A look of pure fury crossed over Draco's face, and as briefly as it had come, it had gone. "Of course," he began "It could have been executed much better, but Father feels that it wouldn't be in-what were his words?-ah yes, _good taste_." He spat the last two words out, as if they were poison. "As if anything about this entire _school_ was in good taste! You, know..." As Draco trailed off to rant, Marion sunk deeper and deeper into her own thoughts. Snapping to attention a few minutes later, she noticed his eyes on her and her cheeks grew warm. _Oh dear, he must have asked me a question! See, I knew I wasn't ready for this..._ That awful, penetrating look she was receiving from him and that terrible smirk could only surmise into one thought. _Ugh! That sickening prat! He must think I'm blushing because I _like_ him!_ Thoroughly freaked out, Marion shook her head ever-so-slightly and inquired as to what Draco had requested. "I _said_, what is your name? Obviously you're a Slytherin, and you're obviously not a Seventh Year, _Although you do have a Seventh Year's body-oh Draco, you are the king!_, so what's your deal?" He stated, somewhat rudely, although a rather smug expression creeped across his face in the middle of the sentence. Marion raised a newly-waxed eyebrow. _He genuninely has no idea who I am. He really doesn't get it!_ Astonished that one could be so dim-witted, she figured why even bother lying.

Clearing her throat gently, she said "I _am_ a Seventh Year, actually."

Crabbe grinned devlishly. It looked really unappealing.

Goyle grinned in the same manner, but it made him look even worse, if at all possible.

Pansy's eyes went wide in shock, and she made a high-pitched noise, such as "Mmpf!", making it clear that she was rather miffed.

Draco Malfoy, however, smirked again. That look suited him rather well, Marion noted, as did the way his immaculate white-blonde hair fell into his eyes. _Wait, what? No, no, it must be cologne fumes that are getting to me_.

"Is that _so_." he drawled out again.

"Um, yeah."

"New student, eh?"

Marion paused, shocked. _No, you idiot! I've been going to school with you since we were eleven! Our dads were accquaintances at the Ministry of Magic for Merlin's sake!

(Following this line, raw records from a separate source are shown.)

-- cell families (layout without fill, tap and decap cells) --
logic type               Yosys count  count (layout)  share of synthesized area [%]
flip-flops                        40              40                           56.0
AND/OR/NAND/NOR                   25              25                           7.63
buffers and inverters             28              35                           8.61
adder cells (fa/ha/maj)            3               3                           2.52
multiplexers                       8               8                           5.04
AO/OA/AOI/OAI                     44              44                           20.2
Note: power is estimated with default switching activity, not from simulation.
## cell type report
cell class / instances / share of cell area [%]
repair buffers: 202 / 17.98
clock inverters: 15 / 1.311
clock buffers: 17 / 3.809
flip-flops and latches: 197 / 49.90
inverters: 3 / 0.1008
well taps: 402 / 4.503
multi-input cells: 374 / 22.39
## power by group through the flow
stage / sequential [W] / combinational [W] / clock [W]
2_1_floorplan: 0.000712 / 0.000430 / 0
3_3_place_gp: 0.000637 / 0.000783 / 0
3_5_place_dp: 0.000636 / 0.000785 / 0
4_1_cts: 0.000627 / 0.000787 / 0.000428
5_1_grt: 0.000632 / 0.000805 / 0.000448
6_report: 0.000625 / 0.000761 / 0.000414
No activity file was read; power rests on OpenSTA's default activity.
===== config.mk =====
export PLATFORM = sky130hd
export DESIGN_NAME = viol_reset_seq
export DESIGN_NICKNAME = d
export VERILOG_FILES = /design/src/rtl/viol_reset_seq.sv
export SDC_FILE = /design/constraint.sdc
export NUM_CORES = 1
export LEC_CHECK = 0
export CAP_MARGIN = 20
export CORE_ASPECT_RATIO = 1.5
export CORE_UTILIZATION = 48
export CTS_CLUSTER_DIAMETER = 150
export DETAILED_ROUTE_END_ITERATION = 12
export DONT_BUFFER_PORTS = 1
export GPL_TIMING_DRIVEN = 0
export PLACE_DENSITY = 0.6
export SLEW_MARGIN = 20
export SYNTH_ARGS = -nofsm -noshare
export SYNTH_HDL_FRONTEND = slang
export SYNTH_SLANG_ARGS = --single-unit

===== constraint.sdc =====
create_clock -name clk -period 2.55 [get_ports clk]
set_input_delay 0.51 -clock clk [delete_from_list [all_inputs] [get_ports clk]]
set_output_delay 0.51 -clock clk [all_outputs]
set_load 0.02 [all_outputs]

===== src/rtl/viol_reset_seq.sv =====
// viol_reset_seq: turns monitor reset requests into a fixed-length core reset pulse and logs
// sticky causes plus a saturating violation count. Optional permanent lockout: VIOL_LOCKOUT_EN.
module viol_reset_seq #(
   parameter int unsigned NUM_SRC     = 4,
   parameter int unsigned HOLD_CYCLES = 8,
   parameter int unsigned CNT_W       = 8,
   parameter int unsigned LOCK_THRESH = 16
) (
   input  logic               clk,
   input  logic               rst_n,
   input  logic [NUM_SRC-1:0] viol_in,
   input  logic               cause_clr,
   output logic               sys_rst,
   output logic               rst_pending,
   output logic [NUM_SRC-1:0] cause,
   output logic [CNT_W-1:0]   viol_cnt,
   output logic               locked
);

   localparam int unsigned HOLD_W = 8;
   localparam logic [HOLD_W-1:0] HOLD_LAST = HOLD_W'(HOLD_CYCLES - 1);

   if (HOLD_CYCLES < 1 || HOLD_CYCLES > 255) begin : g_hold_chk
      $error("viol_reset_seq: HOLD_CYCLES must be 1..255");
   end
   if (LOCK_THRESH < 1) begin : g_lock_chk
      $error("viol_reset_seq: LOCK_THRESH must be at least 1");
   end

   typedef enum logic [1:0] {
      ST_RUN,
      ST_ASSERT,
      ST_RELEASE
   } state_e;

   state_e             state_q, state_d;
   logic [HOLD_W-1:0]  hold_q, hold_d;
   logic [NUM_SRC-1:0] viol_q;
   logic [NUM_SRC-1:0] cause_q, cause_d;
   logic [CNT_W-1:0]   cnt_q, cnt_d;
   logic               sys_rst_q, sys_rst_d;
   logic               pend_q, pend_d;
   logic [NUM_SRC-1:0] edge_c;
   logic               event_c;

   assign edge_c  = viol_in & ~viol_q;
   assign event_c = |edge_c;

   // Cause/count logging; a clear coinciding with an event keeps that event.
   always_comb begin
      cause_d = cause_q;
      cnt_d   = cnt_q;
      if (cause_clr) begin
         cause_d = '0;
         cnt_d   = '0;
      end
      if (event_c) begin
         cause_d = cause_d | edge_c;
         if (cnt_d != '1) begin
            cnt_d = cnt_d + CNT_W'(1);
         end
      end
   end

`ifdef VIOL_LOCKOUT_EN
   logic locked_q, locked_d;

   assign locked_d = locked_q | (event_c && (32'(cnt_d) >= LOCK_THRESH));
   assign locked   = locked_q;

   always_ff @(posedge clk or negedge rst_n) begin
      if (!rst_n) begin
         locked_q <= 1'b0;
      end else begin
         locked_q <= locked_d;
      end
   end
`else
   assign locked = 1'b0;
`endif

   // Next-state logic; outputs are derived from the next state and registered.
   always_comb begin
      state_d = state_q;
      hold_d  = hold_q;
      unique case (state_q)
         ST_RUN: begin
            if (event_c) begin
               state_d = ST_ASSERT;
               hold_d  = '0;
            end
         end
         ST_ASSERT: begin
            if (event_c) begin
               hold_d = '0;
            end else if (hold_q == HOLD_LAST) begin
               state_d = ST_RELEASE;
               hold_d  = '0;
            end else begin
               hold_d = hold_q + HOLD_W'(1);
            end
         end
         ST_RELEASE: begin
            if (event_c) begin
               state_d = ST_ASSERT;
               hold_d  = '0;
            end else if (viol_in == '0) begin
               state_d = ST_RUN;
            end
         end
         default: begin
            state_d = ST_ASSERT;
            hold_d  = '0;
         end
      endcase
`ifdef VIOL_LOCKOUT_EN
      if (locked_d) begin
         state_d = ST_ASSERT;
         hold_d  = '0;
      end
`endif
      sys_rst_d = (state_d == ST_ASSERT);
      pend_d    = (state_d != ST_RUN);
   end

   // Reset parks viol_q at all ones so requests already high at power-up are not events.
   always_ff @(posedge clk or negedge rst_n) begin
      if (!rst_n) begin
         state_q   <= ST_ASSERT;
         hold_q    <= '0;
         viol_q    <= '1;
         cause_q   <= '0;
         cnt_q     <= '0;
         sys_rst_q <= 1'b1;
         pend_q    <= 1'b1;
      end else begin
         state_q   <= state_d;
         hold_q    <= hold_d;
         viol_q    <= viol_in;
         cause_q   <= cause_d;
         cnt_q     <= cnt_d;
         sys_rst_q <= sys_rst_d;
         pend_q    <= pend_d;
      end
   end

   assign sys_rst     = sys_rst_q;
   assign rst_pending = pend_q;
   assign cause       = cause_q;
   assign viol_cnt    = cnt_q;

endmodule


==> results.toml <==
[clocking]
htreeDepth = 1
clockBufferDepth = 2
tritoncts = "yes"
post_cts_resized = 0
path_clk_slew_ps = 100
clock_sink_count = 28
cts_root_buf = "clkbuf_8"
clk_latency_ps = 270
cts_made_buffers = 3

[route]
drtIter0Drc = 23
wire_per_inst_um = 15.22
num_vias = 1006
drc = 0
wl_met3_um = 57
m1WireLength_um = 1177
routed_wirelength_um = 2663
highest_layer = "met4"
routed_via_density = 5.749
met2_length_um = 1408
firstDrtPassIters = 4
postRouteAntennaNets = 0

[grt]
antenna_found_initial = 0
grt_max_degree = 22
grt_pass1_vias = 936
grt_pass1_wl_um = 4478
grtUsageTotal = 0.1948
grt.overflow.total = 0

[yosys]
synthDominantCellAreaShare = 0.3811
synthSimpleGateAreaFrac = 0.2368
synth_nets = 141
ys_types = 43
synth_compound_area_frac = 0.1252
synth_fa_ha_area_frac = 0.01815
syn_area_per_cell_um2 = 10.45
synthTopCellsByArea = "dfrtp_1 (38%), dfstp_2 (13%), nand2b_1 (3.2%), o21ai_0 (2.9%), nand2_1 (2.5%)"
synth_top_family_by_area = "simple AND/OR/NAND/NOR gates"
synth-seq-area-share = 0.5145
ys.flop_type = "dfrtp_1"
yosysWarnings = 0
syn_inst = 132
yosysMostFrequentCell = "dfrtp_1"
synth-seq-cells = 28
synth_area_leader_cell = "dfrtp_1"
syn_area_um2 = 1379
muxShareOfSynthArea = 0.03811
synthArstFlopShare = 1.000
synthTopCellsByCount = "dfrtp_1 (21), nand2_1 (9), inv_1 (8), nor2_1 (8), o21ai_0 (8)"
synth_xor_xnor_area_share = 0.02541
synth-edff-count = 0

[critical_path]
crit_end = "viol_cnt[1]"
cpMostUsedCell = "nor2_1"
cp-end-kind = "register"
crit_path_max_incr_delay_ps = 500
worst-endpoint-arrival_ps = 2110
rrSetupSlack_ps = 600
timing.rr.end = "viol_cnt[1]"
critPathMaxFanout = 5
critical_path.slowest_cell = "dfrtp_1"
worstPathCellList = "nor2b_1 > ha_1 > nand4_1 > nor2_1 > nor2_1 > mux2_2"
r2r_start = "viol_cnt[0]"
r2r_cells = 6
crit_type = "reg2reg"
crit_path_start = "viol_cnt[0]"
cp-start-kind = "register"
crit_required_ps = 2710

[final_layout]
utilization = 0.5624
area_growth_pct = 10.34
final_nets = 148
num_antenna_cells = 0
drive_gt1_frac = 0.1667
fin_cells = 175
fill_cells = 254

[timing]
rsz0062_at_grt = "no"
tightestPinTransition_ps = 512.7
max_freq_ghz = 0.5132
worst_slack_ps = 601.3
whs_ps = 65.34
fin_crit_ps = 1949
clock_skew_ps = 4.479
slew_viol_final = 0
fin_tns_setup_ps = 0
hold_viol_final = 0
setup_viol = 0
finalCritPeriodShare = 0.7642
slew_headroom = 0.6582

[power]
ir_drop_mv = 0.3983
power_density_nw_per_um2 = 608.0
power.leakage_nw = 0.6083

[place]
globalplace.congestion = 0.7577
dp_hpwl_um = 1903
preCtsSetupSlack_ps = 430.1
place_inst = 169
portBuffers = 0

[floorplan]
core_um2 = 2705
initial_core_util = 0.5097
io_pins = 22
die_h_um = 67.64
die_w_um = 45.76
dieArea_um2 = 3095
rows = 23

[status]
outcome = "finished clean"

[worst_hold_path]
hold_path.class = "in2async"

[run]
max_cap_violations = 0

No, I'm not a new student!_ So she would have been quite surprised if she'd actually replied "Yes." yet, somehow, common sense took hold of her.

"Err...no." she began. "I'm a Seventh Year Slytherin, and I've been here as long as you have." _Whether you recognize me or not!_

The compartment-mates looked at one another curiously. Marion took a deep breath, and continued. "No, I haven't switched Houses or anything..." losing her nerve, she trailed off. Not that it mattered, because suddenly the door banged open, revealing three others standing near the entrance. One with hair like a dirty mop, one who's head was on fire, and the other wearing a giant shrubbery on her head. Well, that's what it looked like, anyway. _Potter! _she thought maliciously. Apparently, she and Draco were in the same mindset (um, scary?) because the moment the door flew open, he turned around abruptly and spat out the same exact thing.

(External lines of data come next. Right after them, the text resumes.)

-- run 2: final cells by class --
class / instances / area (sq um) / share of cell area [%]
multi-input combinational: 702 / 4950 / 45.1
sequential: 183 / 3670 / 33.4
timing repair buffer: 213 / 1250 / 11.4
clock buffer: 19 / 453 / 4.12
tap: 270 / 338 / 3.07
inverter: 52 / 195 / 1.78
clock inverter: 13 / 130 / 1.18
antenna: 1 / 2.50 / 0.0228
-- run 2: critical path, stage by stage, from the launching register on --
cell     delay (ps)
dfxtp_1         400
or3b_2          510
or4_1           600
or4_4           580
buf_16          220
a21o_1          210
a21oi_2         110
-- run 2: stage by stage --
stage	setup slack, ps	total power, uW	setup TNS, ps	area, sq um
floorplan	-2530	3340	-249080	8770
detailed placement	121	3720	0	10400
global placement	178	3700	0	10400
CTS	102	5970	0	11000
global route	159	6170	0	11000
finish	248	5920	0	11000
**config.mk**
```make
export PLATFORM = sky130hd
export DESIGN_NAME = fifo_push_arbiter
export DESIGN_NICKNAME = d
export VERILOG_FILES = /design/src/rtl/fifo_push_arbiter.sv
export SDC_FILE = /design/constraint.sdc
export NUM_CORES = 1
export LEC_CHECK = 0
export CORE_ASPECT_RATIO = 1.2
export CORE_MARGIN = 10
export CORE_UTILIZATION = 34
export DETAILED_ROUTE_END_ITERATION = 10
export PLACE_DENSITY = 0.78
export SYNTH_ARGS = -nofsm -noshare
export SYNTH_HDL_FRONTEND = slang
export SYNTH_SLANG_ARGS = --single-unit
```
**constraint.sdc**
```tcl
create_clock -name clk -period 1.76 [get_ports clk]
set_input_delay 0.352 -clock clk [delete_from_list [all_inputs] [get_ports clk]]
set_output_delay 0.352 -clock clk [all_outputs]
set_load 0.05 [all_outputs]
```
**src/rtl/fifo_push_arbiter.sv**
```systemverilog
// Round-robin arbiter sharing one FIFO push port among nreq producers.
// Each grant is capped at `burst` accepted words; one idle cycle separates grants.
module fifo_push_arbiter #(
    parameter int busw  = 32,
    parameter int nreq  = 4,
    parameter int burst = 4
) (
    input  logic                     clk,
    input  logic                     rst,
    input  logic [nreq-1:0]          req,
    input  logic [nreq*busw-1:0]     din,
    output logic [nreq-1:0]          ack,
    input  logic                     fifo_full,
    output logic                     fifo_push,
    output logic [busw-1:0]          fifo_datain,
    output logic [$clog2(nreq)-1:0]  gnt_id,
    output logic                     busy,
    output logic [31:0]              pushed_cnt
);

    localparam int idw = $clog2(nreq);

    typedef enum logic {
        IDLE,
        GRANT
    } state_t;

    state_t           state;
    logic [idw-1:0]   owner;
    logic [idw-1:0]   last_gnt;
    logic [7:0]       beat;
    logic [idw-1:0]   next_owner;
    logic [idw-1:0]   cand;
    logic             found;

    // Search starts just after the previous owner so every requester gets a turn.
    always_comb begin
        next_owner = '0;
        cand       = '0;
        found      = 1'b0;
        for (int i = 1; i <= nreq; i++) begin
            cand = idw'((int'(last_gnt) + i) % nreq);
            if (!found && req[cand]) begin
                found      = 1'b1;
                next_owner = cand;
            end
        end
    end

    always_comb begin
        fifo_push   = 1'b0;
        fifo_datain = '0;
        ack         = '0;
        if (state == GRANT) begin
            fifo_push   = req[owner] & ~fifo_full;
            fifo_datain = din[int'(owner)*busw +: busw];
            ack[owner]  = req[owner] & ~fifo_full;
        end
    end

    assign busy   = (state == GRANT);
    assign gnt_id = owner;

    always_ff @(posedge clk or negedge rst) begin
        if (!rst) begin
            state      <= IDLE;
            owner      <= '0;
            beat       <= '0;
            last_gnt   <= idw'(nreq - 1);
            pushed_cnt <= '0;
        end else begin
            case (state)
                IDLE: begin
                    if (found) begin
                        owner <= next_owner;
                        beat  <= '0;
                        state <= GRANT;
                    end
                end
                GRANT: begin
                    if (fifo_push) begin
                        beat       <= beat + 8'd1;
                        pushed_cnt <= pushed_cnt + 32'd1;
                        if (beat + 8'd1 == 8'(burst)) begin
                            state    <= IDLE;
                            last_gnt <= owner;
                        end
                    // A dropped request withdraws the word; full alone never releases.
                    end else if (!req[owner]) begin
                        state    <= IDLE;
                        last_gnt <= owner;
                    end
                end
                default: state <= IDLE;
            endcase
        end
    end

endmodule

```
<file path="config.mk">
export PLATFORM = sky130hd
export DESIGN_NAME = lsu_bus_ctrl_flat
export DESIGN_NICKNAME = d
export VERILOG_FILES = /design/src/rtl/lsu_bus_ctrl_pkg.sv /design/src/rtl/lsu_bus_ctrl_if.sv /design/src/rtl/lsu_lane_align.sv /design/src/rtl/lsu_bus_ctrl.sv /design/src/flat_wrapper.sv
export SDC_FILE = /design/constraint.sdc
export NUM_CORES = 1
export LEC_CHECK = 0
export CAP_MARGIN = 20
export CORE_UTILIZATION = 45
export DETAILED_ROUTE_END_ITERATION = 8
export PLACE_DENSITY = 0.73
export SLEW_MARGIN = 20
export SYNTH_ARGS = -nofsm -noshare
export SYNTH_HDL_FRONTEND = slang
export SYNTH_SLANG_ARGS = --single-unit
</file>
<file path="constraint.sdc">
create_clock -name i_CLK -period 10.8 [get_ports i_CLK]
set_input_delay 2.16 -clock i_CLK [delete_from_list [all_inputs] [get_ports i_CLK]]
set_output_delay 2.16 -clock i_CLK [all_outputs]
set_load 0.02 [all_outputs]
</file>
## src/rtl/instr_encoder_loader.sv

```systemverilog
// Encodes abstract instruction descriptors into MIPS words and streams them into imem.
// Optional running XOR of written words: define INSTR_ENCODER_CHECKSUM_EN.
module instr_encoder_loader #(
    parameter int ADDR_W    = 8,
    parameter int MAX_WORDS = 64,
    localparam int CW       = $clog2(MAX_WORDS + 1)
) (
    input  logic              clk,
    input  logic              reset,
    input  logic              start,
    input  logic [ADDR_W-1:0] base_addr,
    input  logic              in_valid,
    output logic              in_ready,
    input  logic [3:0]        in_op,
    input  logic [4:0]        in_rs,
    input  logic [4:0]        in_rt,
    input  logic [4:0]        in_rd,
    input  logic [31:0]       in_imm,
    output logic              imem_we,
    output logic [ADDR_W-1:0] imem_addr,
    output logic [31:0]       imem_wdata,
    input  logic              imem_gnt,
    output logic              busy,
    output logic              done,
    output logic              err,
    output logic [3:0]        err_op,
    output logic [CW-1:0]     words_written
`ifdef INSTR_ENCODER_CHECKSUM_EN
    ,
    output logic [31:0]       checksum
`endif
);

    typedef enum logic [1:0] {IDLE, RUN, DONE} state_t;

    localparam logic [CW:0]   MAXW  = (CW+1)'(MAX_WORDS);
    localparam logic [CW-1:0] LASTW = CW'(MAX_WORDS - 1);

    state_t      state, state_nxt;
    logic        grant, accept, start_ok, last_grant;
    logic [CW:0] ww_pend;
    logic [31:0] enc_word;
    logic        enc_bad;

    assign grant      = imem_we & imem_gnt;
    assign last_grant = grant & (words_written == LASTW);
    assign start_ok   = start & (state != RUN);
    // Count the in-flight write too, so the session never overshoots MAX_WORDS.
    assign ww_pend    = {1'b0, words_written} + {{CW{1'b0}}, imem_we};
    assign in_ready   = (state == RUN) & (~imem_we | imem_gnt) & (ww_pend < MAXW);
    assign accept     = in_valid & in_ready;

    always_comb begin
        logic [5:0] funct;
        logic [5:0] opc;
        logic       imm_ok;
        logic       j_ok;
        enc_word = '0;
        enc_bad  = 1'b0;
        funct    = 6'b000000;
        opc      = 6'b000000;
        imm_ok   = (&in_imm[31:15]) | ~(|in_imm[31:15]);
        j_ok     = ~(|in_imm[31:26]);
        case (in_op)
            4'd0, 4'd1, 4'd2, 4'd3, 4'd4: begin
                case (in_op)
                    4'd0:    funct = 6'b100000;
                    4'd1:    funct = 6'b100010;
                    4'd2:    funct = 6'b100100;
                    4'd3:    funct = 6'b100101;
                    default: funct = 6'b101010;
                endcase
                enc_word = {6'b000000, in_rs, in_rt, in_rd, 5'b00000, funct};
            end
            4'd5: enc_word = {6'b000000, in_rs, 5'b00000, 5'b00000, 5'b00000, 6'b001000};
            4'd6, 4'd7, 4'd8, 4'd9: begin
                case (in_op)
                    4'd6:    opc = 6'b100011;
                    4'd7:    opc = 6'b101011;
                    4'd8:    opc = 6'b000100;
                    default: opc = 6'b001000;
                endcase
                enc_word = {opc, in_rs, in_rt, in_imm[15:0]};
                enc_bad  = ~imm_ok;
            end
            4'd10, 4'd11: begin
                opc      = (in_op == 4'd10) ? 6'b000010 : 6'b000011;
                enc_word = {opc, in_imm[25:0]};
                enc_bad  = ~j_ok;
            end
            default: enc_bad = 1'b1;
        endcase
    end

    always_ff @(posedge clk or negedge reset) begin
        if (!reset) state <= IDLE;
        else        state <= state_nxt;
    end

    always_comb begin
        state_nxt = state;
        case (state)
            IDLE:    if (start) state_nxt = RUN;
            RUN:     if (last_grant) state_nxt = DONE;
            DONE:    if (start) state_nxt = RUN;
            default: state_nxt = IDLE;
        endcase
    end

    always_comb begin
        busy = (state == RUN);
        done = (state == DONE);
    end

    always_ff @(posedge clk or negedge reset) begin
        if (!reset) begin
            imem_we       <= 1'b0;
            imem_addr     <= '0;
            imem_wdata    <= '0;
            err           <= 1'b0;
            err_op        <= '0;
            words_written <= '0;
`ifdef INSTR_ENCODER_CHECKSUM_EN
            checksum      <= '0;
`endif
        end else if (start_ok) begin
            imem_we       <= 1'b0;
            imem_addr     <= base_addr;
            err           <= 1'b0;
            err_op        <= '0;
            words_written <= '0;
`ifdef INSTR_ENCODER_CHECKSUM_EN
            checksum      <= '0;
`endif
        end else begin
            if (grant) begin
                imem_addr     <= imem_addr + ADDR_W'(1);
                words_written <= words_written + CW'(1);
`ifdef INSTR_ENCODER_CHECKSUM_EN
                checksum      <= checksum ^ imem_wdata;
`endif
            end
            // A rejected descriptor completes its handshake but leaves no write behind.
            if (accept) begin
                if (enc_bad) begin
                    imem_we <= 1'b0;
                    if (!err) begin
                        err    <= 1'b1;
                        err_op <= in_op;
                    end
                end else begin
                    imem_we    <= 1'b1;
                    imem_wdata <= enc_word;
                end
            end else if (grant) begin
                imem_we <= 1'b0;
            end
        end
    end

endmodule
```
`src/rtl/simd_mem_pkg.sv`:
```
// Shared types and default sizing for the vector load/store unit.
package simd_mem_pkg;

  typedef enum logic [1:0] {
    IDLE   = 2'd0,
    ACCESS = 2'd1,
    DRAIN  = 2'd2,
    RESP   = 2'd3
  } lsu_state_e;

  localparam int unsigned DefDataSize   = 32;
  localparam int unsigned DefAddrSize   = 32;
  localparam int unsigned DefMemorySize = 10020;
  localparam int unsigned DefLanes      = 4;

  // Lane index width; a single-lane build still needs a 1-bit counter.
  function automatic int unsigned lane_idx_w(input int unsigned n);
    return (n > 1) ? $clog2(n) : 1;
  endfunction

endpackage

```
`src/rtl/vector_lsu_agu.sv`:
```
// Strided address generator for vector_lsu: one lane address per step.
// LSU_BOUNDS_CHECK_EN enables the out-of-range flag on the current lane address.
module vector_lsu_agu
  import simd_mem_pkg::*;
#(
  parameter int unsigned addressingSize = DefAddrSize,
  parameter int unsigned memorySize     = DefMemorySize,
  parameter int unsigned lanes          = DefLanes,
  localparam int unsigned LaneW         = lane_idx_w(lanes)
) (
  input  logic                      clk,
  input  logic                      rst,
  input  logic                      start_i,
  input  logic                      step_i,
  input  logic [addressingSize-1:0] base_i,
  input  logic [addressingSize-1:0] stride_i,
  output logic [addressingSize-1:0] addr_o,
  output logic [LaneW-1:0]          lane_o,
  output logic                      last_o,
  output logic                      oob_o
);

  logic [addressingSize-1:0] addr_q, addr_d;
  logic [addressingSize-1:0] stride_q, stride_d;
  logic [LaneW-1:0]          lane_q, lane_d;

  always_comb begin
    addr_d   = addr_q;
    stride_d = stride_q;
    lane_d   = lane_q;
    if (start_i) begin
      addr_d   = base_i;
      stride_d = stride_i;
      lane_d   = '0;
    end else if (step_i) begin
      // Natural wrap modulo 2^addressingSize.
      addr_d = addr_q + stride_q;
      lane_d = lane_q + 1'b1;
    end
  end

  always_ff @(posedge clk or posedge rst) begin
    if (rst) begin
      addr_q   <= '0;
      stride_q <= '0;
      lane_q   <= '0;
    end else begin
      addr_q   <= addr_d;
      stride_q <= stride_d;
      lane_q   <= lane_d;
    end
  end

  assign addr_o = addr_q;
  assign lane_o = lane_q;
  assign last_o = (lane_q == LaneW'(lanes - 1));

`ifdef LSU_BOUNDS_CHECK_EN
  assign oob_o = (addr_q >= addressingSize'(memorySize));
`else
  assign oob_o = 1'b0;
`endif

endmodule

```
`src/rtl/vector_lsu.sv`:
```
// Vector load/store unit: serialises a strided lanes-wide request onto a single-word memory port.
// LSU_BOUNDS_CHECK_EN enables per-lane bounds checking against memorySize.
module vector_lsu
  import simd_mem_pkg::*;
#(
  parameter int unsigned dataSize       = DefDataSize,
  parameter int unsigned addressingSize = DefAddrSize,
  parameter int unsigned memorySize     = DefMemorySize,
  parameter int unsigned lanes          = DefLanes
) (
  input  logic                               clk,
  input  logic                               rst,
  input  logic                               req_valid,
  output logic                               req_ready,
  input  logic                               req_store,
  input  logic [addressingSize-1:0]          req_base,
  input  logic [addressingSize-1:0]          req_stride,
  input  logic [lanes-1:0][dataSize-1:0]     req_wdata,
  output logic                               resp_valid,
  input  logic                               resp_ready,
  output logic [lanes-1:0][dataSize-1:0]     resp_rdata,
  output logic                               resp_err,
  output logic                               mem_write_enable,
  output logic [addressingSize-1:0]          mem_DataAdr,
  output logic [dataSize-1:0]                mem_toWrite_data,
  input  logic [dataSize-1:0]                mem_read_data
);

  localparam int unsigned LaneW = lane_idx_w(lanes);

  lsu_state_e                   state_q, state_d;
  logic                         store_q, store_d;
  logic [lanes-1:0][dataSize-1:0] wdata_q, wdata_d;
  logic [lanes-1:0][dataSize-1:0] rdata_q;
  logic                         cap_en_q, cap_oob_q;
  logic [LaneW-1:0]             cap_idx_q;

  logic                         agu_start, agu_step, agu_last, agu_oob, access;
  logic [addressingSize-1:0]    agu_addr;
  logic [LaneW-1:0]             agu_lane;

  vector_lsu_agu #(
    .addressingSize (addressingSize),
    .memorySize     (memorySize),
    .lanes          (lanes)
  ) u_agu (
    .clk      (clk),
    .rst      (rst),
    .start_i  (agu_start),
    .step_i   (agu_step),
    .base_i   (req_base),
    .stride_i (req_stride),
    .addr_o   (agu_addr),
    .lane_o   (agu_lane),
    .last_o   (agu_last),
    .oob_o    (agu_oob)
  );

  always_comb begin
    state_d   = state_q;
    store_d   = store_q;
    wdata_d   = wdata_q;
    agu_start = 1'b0;
    agu_step  = 1'b0;
    unique case (state_q)
      IDLE: begin
        if (req_valid) begin
          store_d   = req_store;
          wdata_d   = req_wdata;
          agu_start = 1'b1;
          state_d   = ACCESS;
        end
      end
      ACCESS: begin
        agu_step = 1'b1;
        if (agu_last) state_d = store_q ? RESP : DRAIN;
      end
      DRAIN:   state_d = RESP;
      RESP:    if (resp_ready) state_d = IDLE;
    endcase
  end

  always_ff @(posedge clk or posedge rst) begin
    if (rst) begin
      state_q <= IDLE;
      store_q <= 1'b0;
      wdata_q <= '0;
    end else begin
      state_q <= state_d;
      store_q <= store_d;
      wdata_q <= wdata_d;
    end
  end

  // Read data lags the address by one cycle, so capture uses last cycle's lane tag.
  always_ff @(posedge clk or posedge rst) begin
    if (rst) begin
      cap_en_q  <= 1'b0;
      cap_idx_q <= '0;
      cap_oob_q <= 1'b0;
      rdata_q   <= '0;
    end else begin
      cap_en_q  <= access && !store_q;
      cap_idx_q <= agu_lane;
      cap_oob_q <= agu_oob;
      if (cap_en_q) rdata_q[cap_idx_q] <= cap_oob_q ? '0 : mem_read_data;
    end
  end

`ifdef LSU_BOUNDS_CHECK_EN
  logic err_q;

  always_ff @(posedge clk or posedge rst) begin
    if (rst) begin
      err_q <= 1'b0;
    end else if (agu_start) begin
      err_q <= 1'b0;
    end else if (access && agu_oob) begin
      err_q <= 1'b1;
    end
  end

  assign resp_err = err_q;
`else
  assign resp_err = 1'b0;
`endif

  assign access           = (state_q == ACCESS);
  assign req_ready        = (state_q == IDLE);
  assign resp_valid       = (state_q == RESP);
  assign resp_rdata       = rdata_q;
  assign mem_write_enable = access && store_q && !agu_oob;
  assign mem_DataAdr      = access ? agu_addr : '0;
  assign mem_toWrite_data = (access && store_q) ? wdata_q[agu_lane] : '0;

endmodule

```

"Potter! Oh, little Potty, can we help you? Because as much as I'd hate to, you sure could need it..." Crabbe and Goyle guffawed, and Pansy laughed a rather alarming laugh that sounded more like a sick dog's bark. Draco smirked, but Marion merely rolled her eyes. And that's when that damned golden trio noticed her. Stupid Harry Potter went goggle-eyed (because hey, it wasn't like _he_ was getting any), lame Hermione Granger (Marion could out-exam her _any_ day) emitted a small gasp, and that weasel, Ron Weasley-who was no longer as awkward, gangly, or unattractive as he used to be-had a sickening grin on his face, and he was nodding as if in approval. Marion felt her cheeks flush, but she gave them a cold, hard, well-practiced Ice Queen stare. Inherited from her mother, she used it frequently when anyone disturbed her studies,as they so often did. Those who actually has interactions her at school thought she was a bitch, but not without reason. And now, here she was, Marion Scott, standing in a compartment with Draco Malfoy (the train hadn't yet begun to move) with Harry Potter and Ron Weasley gogling at her. This was just too weird.

"Shut it, you." Harry replied, rather rudely. "We're not here to make fun, we're here for the girl." He pointed in Marion's direction. "Headmistress's orders. Hurry."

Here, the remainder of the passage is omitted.